Serum FGF21 levels are increased in obesity and are independently associated with the metabolic syndrome in humans

  1. Xinmei Zhang, PhD1,,2,
  2. Dennis CY Yeung, BSc1,,2,
  3. Michal Karpisek, MSc4,
  4. David Stejskal, PhD, MD5,
  5. Zhi-guang Zhou, PhD, MD,
  6. Feng Liu, PhD6,,7,
  7. Rachel LC Wong, MSc1,,2,
  8. Wing-Sun Chow, MD1,,2,
  9. Annette WK Tso, MD1,,2,
  10. Karen SL Lam, MD (amxu{at},,2 and
  11. Aimin Xu, PhD (ksllam{at},,2,,3
  1. 1Department of Medicine, and
  2. 2Research Centre of Heart, Brain, Hormone and Healthy Aging,
  3. 3Department of Pharmacology, Li Ka Shing Faculty of Medicine, University of Hong Kong, Hong Kong, China
  4. 4Department of Human Pharmacology and Toxicology, Faculty of Pharmacy, University of Veterinary and Pharmaceutical Sciences Brno, Czech Republic
  5. 5Department of Laboratory Medicine, Sternberk Hospital, Czech Republic
  6. 6Department of Biochemistry and
  7. 7Pharmacology, UTHSTCSA, San Antonio, TX78229
  8. 8 Diabetes Center, Institute of Metabolism and Endocrinology, Second Xiangya Hospital, Central South University, Changsha, China


    Objective: Fibroblast growth factor 21 (FGF21) is a metabolic regulator with multiple beneficial effects on glucose homeostasis and insulin sensitivity in animal models. This study aimed to investigate the relationship between its serum levels and various cardio-metabolic parameters in humans.
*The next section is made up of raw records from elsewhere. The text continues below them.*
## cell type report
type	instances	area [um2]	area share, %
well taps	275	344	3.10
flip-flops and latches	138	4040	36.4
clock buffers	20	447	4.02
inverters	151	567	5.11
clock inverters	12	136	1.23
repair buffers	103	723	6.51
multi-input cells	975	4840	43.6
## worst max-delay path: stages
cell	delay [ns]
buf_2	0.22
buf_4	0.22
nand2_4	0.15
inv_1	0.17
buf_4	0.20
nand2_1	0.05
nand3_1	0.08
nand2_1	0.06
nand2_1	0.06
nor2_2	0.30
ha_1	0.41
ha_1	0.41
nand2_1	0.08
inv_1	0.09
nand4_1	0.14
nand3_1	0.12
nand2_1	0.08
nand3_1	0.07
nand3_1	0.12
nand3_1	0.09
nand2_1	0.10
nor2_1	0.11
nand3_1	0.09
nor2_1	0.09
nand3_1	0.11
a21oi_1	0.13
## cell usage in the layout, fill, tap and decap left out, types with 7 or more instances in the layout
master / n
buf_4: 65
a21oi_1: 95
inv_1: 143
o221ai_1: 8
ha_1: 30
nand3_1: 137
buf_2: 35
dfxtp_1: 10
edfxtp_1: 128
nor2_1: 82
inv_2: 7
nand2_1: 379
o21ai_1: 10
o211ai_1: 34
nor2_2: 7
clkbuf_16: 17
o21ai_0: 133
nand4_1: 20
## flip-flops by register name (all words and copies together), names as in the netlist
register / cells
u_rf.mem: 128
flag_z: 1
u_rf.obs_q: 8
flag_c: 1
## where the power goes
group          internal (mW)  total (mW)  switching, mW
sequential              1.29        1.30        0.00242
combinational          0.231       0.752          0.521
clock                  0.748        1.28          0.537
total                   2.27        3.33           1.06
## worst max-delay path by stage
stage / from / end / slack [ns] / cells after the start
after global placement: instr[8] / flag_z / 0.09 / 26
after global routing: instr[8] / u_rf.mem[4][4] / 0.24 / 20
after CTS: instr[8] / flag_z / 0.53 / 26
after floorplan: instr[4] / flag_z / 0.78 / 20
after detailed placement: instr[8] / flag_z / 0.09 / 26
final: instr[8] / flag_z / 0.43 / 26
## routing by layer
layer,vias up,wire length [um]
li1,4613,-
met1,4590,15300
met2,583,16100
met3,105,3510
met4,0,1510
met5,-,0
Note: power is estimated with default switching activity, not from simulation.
===== config.mk =====
export PLATFORM = sky130hd
export DESIGN_NAME = ghash_mac
export DESIGN_NICKNAME = d
export VERILOG_FILES = /design/src/rtl/ghash_pkg.sv /design/src/rtl/ghash_digit_array.sv /design/src/rtl/ghash_pad.sv /design/src/rtl/ghash_ctrl.sv /design/src/rtl/ghash_mac.sv
export SDC_FILE = /design/constraint.sdc
export NUM_CORES = 2
export LEC_CHECK = 0
export BUFFER_PORTS_ARGS = -buffer_cell sky130_fd_sc_hd__buf_2
export CELL_PAD_IN_SITES_DETAIL_PLACEMENT = 1
export CELL_PAD_IN_SITES_GLOBAL_PLACEMENT = 1
export CORE_UTILIZATION = 35
export CTS_CLUSTER_DIAMETER = 100
export DETAILED_ROUTE_END_ITERATION = 10
export GPL_TIMING_DRIVEN = 1
export PLACE_DENSITY = 0.69
export SETUP_SLACK_MARGIN = 0.15
export SLEW_MARGIN = 5
export SYNTH_ARGS = -nofsm -noshare
export SYNTH_HDL_FRONTEND = slang
export SYNTH_HIERARCHICAL = 1
export SYNTH_SLANG_ARGS = --single-unit
export TNS_END_PERCENT = 20

===== constraint.sdc =====
create_clock -name clk -period 3.5 [get_ports clk]
set_input_delay 0.7 -clock clk [delete_from_list [all_inputs] [get_ports clk]]
set_output_delay 0.7 -clock clk [all_outputs]
set_load 0.03 [all_outputs]

===== src/rtl/ghash_pkg.sv =====
package ghash_pkg;

   localparam int BLK_W  = 128;
   localparam int BYTE_N = BLK_W / 8;

   typedef logic [BLK_W-1:0] blk_t;

   // word type on in_kind; bit 1 set means finish
   typedef enum logic [1:0] {
      KIND_AAD  = 2'b00,
      KIND_CT   = 2'b01,
      KIND_FIN  = 2'b10,
      KIND_FINX = 2'b11
   } kind_e;

   // x^128 = x^7 + x^2 + x + 1, reflected: coefficients x^0,x^1,x^2,x^7 in the top byte
   localparam blk_t RED_POLY = {8'hE1, 120'd0};

   // multiply by x in the reflected representation
   function automatic blk_t gf_mulx(input blk_t v);
      gf_mulx = {1'b0, v[BLK_W-1:1]} ^ (v[0] ? RED_POLY : '0);
   endfunction

endpackage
    Research Design And Methods: A newly developed immunoassay was used to measure serum FGF21 levels in 232 Chinese subjects recruited from our previous cross-sectional studies. The mRNA expression levels of FGF21 in the liver and adipose tissues were quantified by real-time PCR.

    RESULTS: Serum FGF21 levels in overweight/obese subjects were significantly higher than in lean individuals. Serum FGF21 correlated positively with adiposity, fasting insulin and triglycerides, but negatively with HDL-cholesterol, after adjusting for age and BMI. Logistic regression analysis demonstrated an independent association betweenserum FGF21 and the metabolic syndrome (MetS). Furthermore, the increased risk of the MetS associated with high serum FGF21 was over and above the effects of individual components of the MetS. Our in vitro study detected a differentiation-dependent expression of FGF21 in 3T3-L1 adipocytes and human adipocytes. In db/db obese mice, FGF21 mRNA expression was markedly increased in both the liver and adipose tissue comparing with their lean littermates. Furthermore, FGF21 expression in subcutaneous fat correlated well with its circulating concentrations in humans.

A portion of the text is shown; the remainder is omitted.